In the above figure, black dots are the actual datapoints. Dark blue colour area is the trend variation of the data which has been predicted for the 2016-2017 period (indicated by red arrow) by the prophet model. The light blue regions represent the range of bounding boxes yhat_upper and yhat_lower.
You can also see the forecast components using the
Prophet.plot_components method. By default you’ll see the trend, yearly seasonality, and weekly seasonality of the time series. If you include holidays, you’ll see those here, too.
Once the forecast is obtained from the model, the accuracy of the model has to be measured using a relevant performance metric. Prophet includes an inbuilt function in order to carry out cross validation to measure forecast error using historical data. The forecast horizon (
horizon), initial training period (
initial) and the spacing between cutoff dates (
period) should be specified.
Here cross-validation is done to assess prediction performance on a horizon of 365 days, starting with 730 days of training data in the first cutoff and then making predictions every 180 days. On this 8 year time series, this corresponds to 11 total forecasts. Thus the performance metrics can be calculated
from fbprophet.diagnostics import cross_validation
df_cv = cross_validation(model, initial='730 days', period='180 days', horizon = '365 days')
Thus the performance metrics can be calculated. The statistics computed are mean squared error (MSE), root mean squared error (RMSE), mean absolute error (MAE), mean absolute percent error (MAPE), median absolute percent error (MDAPE) and coverage of the
from fbprophet.diagnostics import performance_metrics
df_p = performance_metrics(df_cv)
Cross validation performance metrics can be visualized with
plot_cross_validation_metric, here shown for MAPE. Dots show the absolute percent error for each prediction in
df_cv. The blue line shows the MAPE, where the mean is taken over a rolling window of the dots. We see for this forecast that errors around 5% are typical for predictions one month into the future, and that errors increase up to around 11% for predictions that are a year out.
from fbprophet.plot import plot_cross_validation_metric
fig = plot_cross_validation_metric(df_cv, metric='mape')

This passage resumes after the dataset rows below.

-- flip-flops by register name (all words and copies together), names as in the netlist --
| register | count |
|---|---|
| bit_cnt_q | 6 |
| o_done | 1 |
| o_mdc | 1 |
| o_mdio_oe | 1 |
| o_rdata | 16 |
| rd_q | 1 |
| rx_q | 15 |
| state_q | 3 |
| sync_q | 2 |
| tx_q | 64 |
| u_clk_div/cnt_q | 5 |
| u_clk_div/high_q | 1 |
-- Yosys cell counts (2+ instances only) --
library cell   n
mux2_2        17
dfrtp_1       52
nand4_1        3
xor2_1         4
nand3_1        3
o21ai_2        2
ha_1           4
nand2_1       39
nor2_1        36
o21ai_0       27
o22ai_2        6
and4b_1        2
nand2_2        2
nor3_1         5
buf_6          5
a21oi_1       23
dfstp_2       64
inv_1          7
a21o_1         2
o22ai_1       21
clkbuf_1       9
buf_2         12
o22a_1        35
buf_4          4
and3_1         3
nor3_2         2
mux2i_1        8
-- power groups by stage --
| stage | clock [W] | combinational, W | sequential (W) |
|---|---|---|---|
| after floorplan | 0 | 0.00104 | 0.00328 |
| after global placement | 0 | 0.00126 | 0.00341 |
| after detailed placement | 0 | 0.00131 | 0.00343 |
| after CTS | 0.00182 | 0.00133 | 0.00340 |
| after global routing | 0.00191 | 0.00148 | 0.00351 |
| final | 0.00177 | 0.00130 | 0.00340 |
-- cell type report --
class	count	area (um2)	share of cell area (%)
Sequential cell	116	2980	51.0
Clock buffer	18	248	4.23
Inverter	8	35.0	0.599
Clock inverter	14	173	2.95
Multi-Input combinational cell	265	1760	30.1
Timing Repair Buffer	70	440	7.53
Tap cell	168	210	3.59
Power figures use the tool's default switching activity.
`src/rtl/alu_pkg.sv`:
```
// Shared constants for the RV32I execute-stage ALU.
// The op codes are {funct7[5], funct3}.
package alu_pkg;

   localparam int XLEN = 32;

   localparam logic [3:0] ALU_ADD  = 4'b0000;
   localparam logic [3:0] ALU_SUB  = 4'b1000;
   localparam logic [3:0] ALU_SLL  = 4'b0001;
   localparam logic [3:0] ALU_SLT  = 4'b0010;
   localparam logic [3:0] ALU_SLTU = 4'b0011;
   localparam logic [3:0] ALU_XOR  = 4'b0100;
   localparam logic [3:0] ALU_SRL  = 4'b0101;
   localparam logic [3:0] ALU_SRA  = 4'b1101;
   localparam logic [3:0] ALU_OR   = 4'b0110;
   localparam logic [3:0] ALU_AND  = 4'b0111;

endpackage

```
`src/rtl/alu_addsub.sv`:
```
// Shared 33-bit adder/subtractor. In subtract mode the extra bit is the borrow,
// which is also the unsigned less-than result.
module alu_addsub
   import alu_pkg::*;
(
   input  logic [XLEN-1:0] a,
   input  logic [XLEN-1:0] b,
   input  logic            sub,
   output logic [XLEN-1:0] sum,
   output logic            carry,
   output logic            overflow
);

   logic [XLEN:0] wide;

   always_comb begin
      if (sub) begin
         wide = {1'b0, a} - {1'b0, b};
      end else begin
         wide = {1'b0, a} + {1'b0, b};
      end
   end

   assign sum   = wide[XLEN-1:0];
   assign carry = wide[XLEN];

   always_comb begin
      if (sub) begin
         overflow = (a[XLEN-1] != b[XLEN-1]) && (sum[XLEN-1] != a[XLEN-1]);
      end else begin
         overflow = (a[XLEN-1] == b[XLEN-1]) && (sum[XLEN-1] != a[XLEN-1]);
      end
   end

endmodule

```
`src/rtl/alu.sv`:
```
// Registered-output 32-bit RV32I ALU: combinational datapath, then the result
// and the ZF/CF/OF/SF flags are captured together on each rising edge.
module alu
   import alu_pkg::*;
(
   input  logic            clk,
   input  logic            rst,
   input  logic [XLEN-1:0] a,
   input  logic [XLEN-1:0] b,
   input  logic [3:0]      op,
   output logic [XLEN-1:0] out,
   output logic            ZF,
   output logic            CF,
   output logic            OF,
   output logic            SF
);

   logic [XLEN-1:0] sum;
   logic            carry;
   logic            ovf;
   logic            use_sub;
   logic [4:0]      shamt;
   logic            lt_signed;
   logic [XLEN-1:0] result;
   logic            cf_next;
   logic            of_next;

   // SLT and SLTU borrow the subtractor for their comparisons
   assign use_sub = (op == ALU_SUB) || (op == ALU_SLT) || (op == ALU_SLTU);
   assign shamt   = b[4:0];

   alu_addsub u_addsub (
      .a        (a),
      .b        (b),
      .sub      (use_sub),
      .sum      (sum),
      .carry    (carry),
      .overflow (ovf)
   );

   assign lt_signed = sum[XLEN-1] ^ ovf;

   always_comb begin
      result = b;
      case (op)
         ALU_ADD,
         ALU_SUB:  result = sum;
         ALU_SLL:  result = a << shamt;
         ALU_SLT:  result = {{(XLEN-1){1'b0}}, lt_signed};
         ALU_SLTU: result = {{(XLEN-1){1'b0}}, carry};
         ALU_XOR:  result = a ^ b;
         ALU_SRL:  result = a >> shamt;
         ALU_SRA:  result = $unsigned($signed(a) >>> shamt);
         ALU_OR:   result = a | b;
         ALU_AND:  result = a & b;
         default:  result = b;
      endcase
   end

   always_comb begin
      cf_next = 1'b0;
      of_next = 1'b0;
      if ((op == ALU_ADD) || (op == ALU_SUB)) begin
         cf_next = carry;
         of_next = ovf;
      end
   end

   always_ff @(posedge clk or posedge rst) begin
      if (rst) begin
         out <= '0;
         ZF  <= 1'b0;
         CF  <= 1'b0;
         OF  <= 1'b0;
         SF  <= 1'b0;
      end else begin
         out <= result;
         ZF  <= (result == '0);
         CF  <= cf_next;
         OF  <= of_next;
         SF  <= result[XLEN-1];
      end
   end

endmodule

```
`config.mk`:
```
export PLATFORM = sky130hd
export DESIGN_NAME = alu
export DESIGN_NICKNAME = d
export VERILOG_FILES = /design/src/rtl/alu_pkg.sv /design/src/rtl/alu_addsub.sv /design/src/rtl/alu.sv
export SDC_FILE = /design/constraint.sdc
export NUM_CORES = 1
export LEC_CHECK = 0
export ABC_AREA = 1
export CAP_MARGIN = 20
export CORE_UTILIZATION = 55
export CTS_BUF_LIST = sky130_fd_sc_hd__clkbuf_4 sky130_fd_sc_hd__clkbuf_8
export CTS_CLUSTER_SIZE = 12
export DETAILED_ROUTE_END_ITERATION = 8
export HOLD_SLACK_MARGIN = 0.06
export PLACE_DENSITY = 0.87
export SETUP_SLACK_MARGIN = 0.5
export SLEW_MARGIN = 20
export SYNTH_ARGS = -nofsm -noshare
export SYNTH_HDL_FRONTEND = slang
export SYNTH_SLANG_ARGS = --single-unit
```
`constraint.sdc`:
```
create_clock -name clk -period 1.21 [get_ports clk]
set_input_delay 0.242 -clock clk [delete_from_list [all_inputs] [get_ports clk]]
set_output_delay 0.242 -clock clk [all_outputs]
set_load 0.02 [all_outputs]
```
==> results of run 1 <==
## synthesized netlist by cell type (3+ instances only)
library cell    n
nand2_1       636
nand3_1       396
inv_1         226
nor2_1        162
ha_1           98
a21oi_1        47
dfrtp_1        35
o21ai_0        35
buf_2          31
xor2_1         31
o211ai_1       18
nand3b_1       16
nand4_1        16
clkbuf_1       15
nor3_1         15
o21ai_1        15
buf_1          13
buf_4           9
inv_2           8
a221oi_1        6
buf_6           6
o21bai_1        5
or2_2           5
a21o_1          4
and2_1          4
a211oi_1        3
nand2_2         3
## layer usage
layer  GRT overflow  track usage
met3              0        0.537
met5              0        0.192
met2             21        0.863
met4             16        0.657
met1              0        0.707
## kinds of logic after synthesis
logic type                 after synthesis  synth area share
AOI/OAI and AO/OA                      142            0.0841
buffers and inverters                  310             0.129
adders and majority gates               99             0.125
xor gates and xnor gates                32            0.0281
and+or+nand+nor                       1262             0.546
DFF                                     35            0.0879
## per-stage QoR
stage	util	TNS, ps
3_3_place_gp	0.779	-79620
4_1_cts	0.845	-60130
3_5_place_dp	0.779	-83900
2_1_floorplan	-	-48380
## what timing repair did
action / CTS
setup endpoints to repair: 71
resized for setup: 433
pin swaps: 90
gates cloned: 2
hold endpoints to repair: 0
setup buffers: 40
==> impl_results.md, run 1 <==
- Status: aborted with a tool error
- Fail Step: 5_1_grt
- Stop err: [ERROR GRT-0116] Global routing finished with congestion. Check the congestion regions in the DRC Viewer.
- Post-synth top area cell: nand2_1
- Synth area leaders: nand2_1, nand3_1, ha_1
- Port Buffers: 105
- Cell Rows: 48
- Placed instance area: 13,600 um^2
- First-pass GRT wire length: 97,700 um
- Cts hold-fix bufs: 0
- Share of the synthesized area in the top cell type: 0.240
- Initial Utilization: 0.570
- HPWL Detailed: 35,900 um
- Post-synth EDFFs: 0
- Register area share after synthesis: 0.0879
- Primary FF master, synth: dfrtp_1
- Synthesized flop and latch total: 35
- CTS buffer count: 5
- Share of synthesized flip-flops with an asynchronous set or reset: 1.00
- Post-synth cell types: 44
- IO Pins: 106
- Vias in the first global route: 17,000
- Dpl ws: -2890 ps
- Die Span X: 137 um
- Synth Net Count: 2,049
- Clock Sinks: 35
- Syn Area/Cell: 5.30 um^2
- Clock Tree Buf Depth: 2
- CTS root buffer: clkbuf_8
- Synth Warn #: 0
- Total Routing Usage GR: 0.693
- GRT overflow: 37
- GPL Wtd Cong: 1.20
- Cell count after placement: 2,442
- Mapped Cells: 1,880
- Pin count of the biggest net entering global routing: 75
- Die H: 137 um
- H-tree depth: 2
- Mapped Area: 9970 um^2
==> inputs of run 2 (changes only) <==
==> config.mk (replaced) <==
export PLATFORM = sky130hd
export DESIGN_NAME = alu
export DESIGN_NICKNAME = d
export VERILOG_FILES = /design/src/rtl/alu_pkg.sv /design/src/rtl/alu_addsub.sv /design/src/rtl/alu.sv
export SDC_FILE = /design/constraint.sdc
export NUM_CORES = 1
export LEC_CHECK = 0
export ABC_AREA = 1
export CAP_MARGIN = 20
export CORE_UTILIZATION = 40
export DETAILED_ROUTE_END_ITERATION = 8
export PLACE_DENSITY_LB_ADDON = 0.15
export SLEW_MARGIN = 20
export SYNTH_ARGS = -nofsm -noshare
export SYNTH_HDL_FRONTEND = slang
export SYNTH_SLANG_ARGS = --single-unit
==> run 2 against run 1 <==
Against the previous run: the flow now finishes, with violations (setup timing); synthesized cell count is the same; area after synthesis is the same.
==> impl_results.md, run 2 <==
- RSZ-0062 raised after global routing: yes
- Placed instance area: 14,100 um^2 (was 13,600 um^2)
- Register area share after synthesis: 0.0879 (unchanged)
- Initial Utilization: 0.409 (was 0.570)
- Total Routing Usage GR: 0.371
- Commonest non-fill, non-tap cell in the layout: nand2_1
- Routed Antenna Nets: 0
- Max-Cap Viols: 0
- Clock Sinks: 35 (unchanged)
- Max FFs per register: 31
- CP max-delay cell: ha_1
- Worst-Margin Slew: 986 ps
- Die Span X: 160 um (was 137 um)
- Vias per Instance: 5.45
- CP delay by family, top: simple AND/OR/NAND/NOR gates
- Min cycle time layout: 3400 ps
- Util after Layout: 0.673
- Die H: 160 um (was 137 um)
- HPWL Detailed: 39,800 um (was 35,900 um)
- Mapped Area: 9970 um^2 (unchanged)
- Largest register by flop count: out
- Die Footprint: 25,600 um^2
- GRT overflow: 0
- Slew Limit Fails: 0
- Fmax: 294 MHz
- Drt drc: 0
- CTS tree: done
- DR WL/cell: 18.7 um
- Placeable Area: 24,400 um^2
- Finished Cell Area: 16,400 um^2
- Hold Violations, Final: 0
- IO Pins: 106 (unchanged)
- Final cycle utilization of the critical path: 2.81
- CP bufs+invs: 1
- GPL Wtd Cong: 1.02 (was 1.20)
- First-pass GRT wire length: 73,200 um
- Vias in the first global route: 13,200
- Critical-path maximum fanout: 4
- CP peak stage delay: 340 ps
- Top post-synthesis cells by count: nand2_1, nand3_1, inv_1 (unchanged)
- Worst path most repeated cell: nand2_2
- Failing checks: setup timing
- Cell Rows: 57 (was 48)
- CTS buffer count: 5 (unchanged)
- First-pass iteration count of the detailed router: 7
- CTS root buffer: clkbuf_16 (was clkbuf_8)
- HP Class: input pin to asynchronous set/reset pin
- Crit path DAT: 3610 ps
- Share of cells above drive strength 1: 0.345
- Clock Tree Buf Depth: 2 (unchanged)
- Critical path endpoint category: flop
- Share of the synthesized area in the top cell type: 0.240 (unchanged)
- WP data required: 1420 ps
- Most numerous cell in the Yosys netlist: nand2_1 (unchanged)
- Dpl ws: -3030 ps (was -2890 ps)
- Layout net count: 2,510
- Starting DRT DRC Count: 1,473
- Post-synth EDFFs: 0 (unchanged)
- WS Path Type: input pin to flop
- Clk slew on worst S/H paths: 50 ps
- Pin count of the biggest net entering global routing: 71
- PnR worst setup slack: -2190 ps
- Syn Area/Cell: 5.30 um^2 (unchanged)
- Post-synth top area cell: nand2_1 (unchanged)
- Status: finished with violations (was aborted with a tool error)
- Cts hold-fix bufs: 0 (unchanged)
- Via count: 14,500
- Final wirelength: 49,900 um
- Primary FF master, synth: dfrtp_1 (unchanged)
- Synthesized flop and latch total: 35 (unchanged)
- Port Buffers: 105 (unchanged)
- Mapped Cells: 1,880 (unchanged)
- Sum of negative setup slack: -59,060 ps
- Power Density: 678 nW/um^2
- Setup violations, final: 35
- Synth area leaders: nand2_1, nand3_1, ha_1 (unchanged)
- H-tree depth: 2 (unchanged)
- Critical Path Source Type: input pin
- Synth Warn #: 0 (unchanged)
- Synth Net Count: 2,049 (unchanged)
- Post-synth cell types: 44 (unchanged)
- LEAKAGE: 0.00879 uW
- Share of synthesized flip-flops with an asynchronous set or reset: 1.00 (unchanged)
- Initial antenna violation count: 1
- Synth-to-layout area growth: 64.7%
- VDD IR max: 0.856 mV
- Commonest non-fill, non-tap cells in the layout: nand2_1, buf_4, nand3_1, inv_1, nor2_1
- Worst rel slew slack: 0.342
run 2: cell counts after synthesis:
No cell type changed its count.
run 2: timing repair:
item                       in CTS  in global routing
setup buffers                  38                 33
pin swaps                      77                167
gates resized for setup       273                264
setup endpoints to repair      71                 47
run 2: cells by family (layout without fill, tap and decap cells):
family	Yosys count	in the layout	share of synthesized area
simple gates	1262	1262	0.546
buf+inv	310	772	0.129
compound gates	142	142	0.0841
fa+ha+maj	99	99	0.125
flops	35	35	0.0879
xor+xnor	32	32	0.0281
other cells	0	1	0
run 2: final cells by class:
class / count / area, um^2
Antenna cell: 1 / 2.50
Clock buffer: 8 / 156
Fill cell: 2206 / 7980
Inverter: 236 / 928
Multi-Input combinational cell: 1535 / 9610
Sequential cell: 35 / 876
Tap cell: 324 / 405
Timing Repair Buffer: 528 / 4440
run 2: per-layer routing:
| metal | routed length, um | vias up | track usage | part of all wire |
|---|---|---|---|---|
| li1 | - | 7021 | - | - |
| met1 | 20200 | 6611 | 0.484 | 0.41 |
| met2 | 22500 | 779 | 0.608 | 0.45 |
| met3 | 4240 | 137 | 0.0377 | 0.085 |
| met4 | 2950 | 0 | 0.191 | 0.059 |
| met5 | 0 | - | 0 | 0 |
run 2: final timing paths:
kind | startpoint | end | cells after the start | slack [ps]
min in group clk | b[4] | out[6] | 7 | 760
max | b[0] | ZF | 28 | -2190
max in group asynchronous | rst | out[3] | 3 | 730
min | rst | out[18] | 3 | 310
run 2: metrics by stage:
step / cells / hold WS, ps / total power (uW)
after floorplan: 1880 / 380 / 4970
after global placement: 2597 / 608 / 8060
after detailed placement: 2597 / 595 / 8110
after CTS: 2640 / 314 / 10000
after global routing: 2666 / 342 / 11800
final: 2667 / 311 / 11100
run 2: power by group:
| group | internal (uW) | switching (uW) | leakage (uW) |
|---|---|---|---|
| sequential | 1320 | 34.2 | 0.000431 |
| clock | 873 | 418 | 0.0000772 |
| combinational | 3640 | 4850 | 0.00828 |
No activity file was read; power rests on OpenSTA's default activity.
==> inputs of run 3 (changes only) <==
==> constraint.sdc (replaced) <==
create_clock -name clk -period 4.2 [get_ports clk]
set_input_delay 0.84 -clock clk [delete_from_list [all_inputs] [get_ports clk]]
set_output_delay 0.84 -clock clk [all_outputs]
set_load 0.02 [all_outputs]
==> run 3 against run 2 <==
Against the previous run: the run now ends clean; worst setup slack gained 2300 ps; power shrank 76%; worst hold slack gained 720 ps; critical path depth shrank 5; cell area shrank 18%; critical path type unchanged; largest cell class unchanged; largest power group unchanged.
==> impl_results.md, run 3 (synthesized netlist as in run 2, its figures left out) <==
- PnR worst setup slack: 159 ps (was -2190 ps)
- Crit path launch: b[8] (was b[0])
- HP Class: input pin to asynchronous set/reset pin (unchanged)
- Clock Sinks: 35 (unchanged)
- Cell Rows: 57 (unchanged)
- Worst rel slew slack: 0.476 (was 0.342)
- Starting DRT DRC Count: 1,444 (was 1,473)
- Finished Cell Area: 13,400 um^2 (was 16,400 um^2)
- Critical-path maximum fanout: 4 (unchanged)
- LEAKAGE: 0.00730 uW (was 0.00879 uW)
- Min cycle time layout: 4040 ps
- WS Path Type: input pin to flop (unchanged)
- Fmax: 247 MHz
- Clock power share: 0.124 (was 0.116)
- Crit path DAT: 4260 ps (was 3610 ps)
- Vias per Instance: 5.49 (was 5.45)
- Synth-to-layout area growth: 34.4% (was 64.7%)
- Critical Path Source Type: input pin (unchanged)
- Via count: 13,600 (was 14,500)
- Cts hold-fix bufs: 0 (unchanged)
- Dpl ws: -717 ps (was -3030 ps)
- GPL Wtd Cong: 1.03 (was 1.02)
- Part of the power in registers: 0.147 (was 0.122)
- Die Span X: 160 um (unchanged)
- VDD IR max: 0.333 mV (was 0.856 mV)
- Placeable Area: 24,400 um^2 (unchanged)
- CTS root buffer: clkbuf_16 (unchanged)
- Power Density: 198 nW/um^2 (was 678 nW/um^2)
- Slew Limit Fails: 0 (unchanged)
- Worst-Margin Slew: 786 ps (was 986 ps)
- HPWL Detailed: 38,600 um (was 39,800 um)
- IO Pins: 106 (unchanged)
- CTS buffer count: 5 (unchanged)
- Die Footprint: 25,600 um^2 (unchanged)
- Initial antenna violation count: 1 (unchanged)
- Critical path endpoint category: flop (unchanged)
- Clk slew on worst S/H paths: 50 ps (about the same)
- First-pass iteration count of the detailed router: 6 (was 7)
- Final wirelength: 47,100 um (was 49,900 um)
- Commonest non-fill, non-tap cell in the layout: nand2_1 (unchanged)
- Comb pwr share: 0.728 (was 0.762)
- WP data required: 4420 ps (was 1420 ps)
- Port Buffers: 105 (unchanged)
- Total Routing Usage GR: 0.359 (was 0.371)
- Pin count of the biggest net entering global routing: 75 (was 71)
- CTS tree: done (unchanged)
- Initial Utilization: 0.409 (unchanged)
- Clock Tree Buf Depth: 2 (unchanged)
- Util after Layout: 0.549 (was 0.673)
- GRT overflow: 0 (unchanged)
- Final cycle utilization of the critical path: 0.962
- First-pass GRT wire length: 70,800 um (was 73,200 um)
- H-tree depth: 2 (unchanged)
- Vias in the first global route: 12,300 (was 13,200)
- Cell count after placement: 2,445 (was 2,597)
- DR WL/cell: 19.1 um (was 18.7 um)
- Max FFs per register: 31 (unchanged)
- Drt drc: 0 (unchanged)
- Status: complete, no violations (was finished with violations)
- Routed Antenna Nets: 0 (unchanged)
- Finished Layout Cells: 2,467 (was 2,667)
- Diode count: 0 (was 1)
- Placed instance area: 12,600 um^2 (was 14,100 um^2)
- Largest register by flop count: out (unchanged)
- Setup violations, final: 0 (was 35)
- Switch Pwr: 1280 uW (was 5300 uW)
- Commonest non-fill, non-tap cells in the layout: nand2_1, nand3_1, inv_1, buf_4, nor2_1 (was nand2_1, buf_4, nand3_1, inv_1, nor2_1)
- Die H: 160 um (unchanged)
- Cell-internal power: 1380 uW (was 5830 uW)
- Switching share of power: 0.480 (was 0.476)
- Layout net count: 2,311 (was 2,510)
- Share of cells above drive strength 1: 0.180 (was 0.345)
- Hold Violations, Final: 0 (unchanged)
- Max-Cap Viols: 0 (unchanged)
==> run 3: area by class of cell <==
class / count / area, um^2
clock buffers: 7 / 133
well taps: 324 / 405
inverters: 236 / 895
repair buffers: 328 / 2740
flip-flops and latches: 35 / 876
clock inverters: 1 / 5.00
multi-input cells: 1535 / 8340
repair inverters: 1 / 5.00
fillers: 2631 / 11000
==> run 3: through the flow <==
stage	TNS, ps	hold slack, ps	total power [uW]
after floorplan	0	978	1360
after global placement	-5350	1330	2150
after detailed placement	-6220	1340	2160
after CTS	0	1060	2520
after global routing	-118	1120	2860
final	0	1030	2660
==> run 3: timing repair <==
item / in CTS / in global routing
setup endpoints to repair: 7 / 19
endpoints found under the hold margin: 0 / 0
pin swaps: 23 / 43
buffers inserted: 6 / 7
cloned: 0 / 1
gates resized for setup: 32 / 136
==> run 3: power groups by stage <==
| stage | Combinational (uW) | Sequential [uW] | Clock, uW |
|---|---|---|---|
| after floorplan | 902 | 456 | 0 |
| after global placement | 1760 | 397 | 0 |
| after detailed placement | 1760 | 398 | 0 |
| after CTS | 1790 | 392 | 337 |
| after global routing | 2110 | 396 | 354 |
| final | 1940 | 392 | 330 |
==> run 3: how the worst max path moves through the flow <==
stage / to / slack (ps)
6_report: out[0] / 160
4_1_cts: ZF / 10
3_5_place_dp: ZF / -720
2_1_floorplan: ZF / 220
3_3_place_gp: ZF / -760
5_1_grt: ZF / -80
==> run 3: per-layer routing <==
layer / share of wire / wire length (um) / global-route usage / up-vias
met4: 0.051 / 2400 / 0.172 / 2
met2: 0.45 / 21200 / 0.581 / 719
met1: 0.42 / 19600 / 0.478 / 6106
met3: 0.084 / 3980 / 0.0366 / 111
met5: 0.00025 / 12 / 0 / -
li1: - / - / - / 6616
==> run 3: critical path, cell delays in order <==
cell and delay (ps):
clkdlybuf4s50_1 520, nor2_1 210, nand2_2 110, nor2_4 170
nand3_2 110, nor2_2 140, a21oi_1 120, nor2_1 130
xor2_1 170, ha_1 320, a21o_1 210, nor2_1 90
nand2_1 70, a21oi_2 210, buf_4 160, nand3_1 80
nand3_2 90, nand2_1 60, nand3_1 60, nand2_1 70
buf_4 130, buf_4 130, inv_1 40
==> inputs of run 4 (changes only) <==
--- a/config.mk
+++ b/config.mk
@@ -10,6 +10,7 @@
 export CORE_UTILIZATION = 40
 export DETAILED_ROUTE_END_ITERATION = 8
 export PLACE_DENSITY_LB_ADDON = 0.15
+export REMOVE_ABC_BUFFERS = 1
 export SLEW_MARGIN = 20
 export SYNTH_ARGS = -nofsm -noshare
 export SYNTH_HDL_FRONTEND = slang
==> run 4 against run 3 <==
Against the previous run: fmax is 0.15% higher; utilization grew 2.0 points; clock power increased by 30%; global-route usage up 2.3 points; combinational power is 5% higher; worst hold slack lost 61 ps; largest power group unchanged; highest routed layer is now met4.
[config.mk]
export PLATFORM = sky130hd
export DESIGN_NAME = sr_latch
export DESIGN_NICKNAME = d
export VERILOG_FILES = /design/src/rtl/sr_latch.sv
export SDC_FILE = /design/constraint.sdc
export NUM_CORES = 1
export LEC_CHECK = 0
export ABC_AREA = 1
export BUFFER_PORTS_ARGS = -buffer_cell sky130_fd_sc_hd__buf_4
export CORE_AREA = 2 2 39 41
export CTS_BUF_LIST = sky130_fd_sc_hd__clkbuf_2
export DETAILED_ROUTE_END_ITERATION = 6
export DIE_AREA = 0 0 41 43
export GPL_TIMING_DRIVEN = 1
export HOLD_SLACK_MARGIN = 0.12
export PLACE_DENSITY = 0.3
export SETUP_SLACK_MARGIN = 0.5
export SLEW_MARGIN = 20
export SYNTH_ARGS = -nofsm -noshare
export SYNTH_HDL_FRONTEND = slang
export SYNTH_SLANG_ARGS = --single-unit
[constraint.sdc]
create_clock -name clk -period 0.8 [get_ports clk]
set_input_delay 0.16 -clock clk [delete_from_list [all_inputs] [get_ports clk]]
set_output_delay 0.16 -clock clk [all_outputs]
set_load 0.01 [all_outputs]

It can also be visualised for the other metrics such as rmse, mae and mse which have been already done in the complete code. You can access the source code for this tutorial here.
There are many time-series models such as ARIMA, exponential smoothing, snaive …etc which can be used for forecasting from historical data. From the practical example, it seems that Prophet provides completely automated forecasts just as its official document states. It’s fast and productive which would be very useful if your organisation doesn’t have a very solid data science team handing predictive analytics. It saves your time to answer internal stakeholder’s or client’s forecasting questions without spending too much effort to build an amazing model based on classic time-series modeling techniques.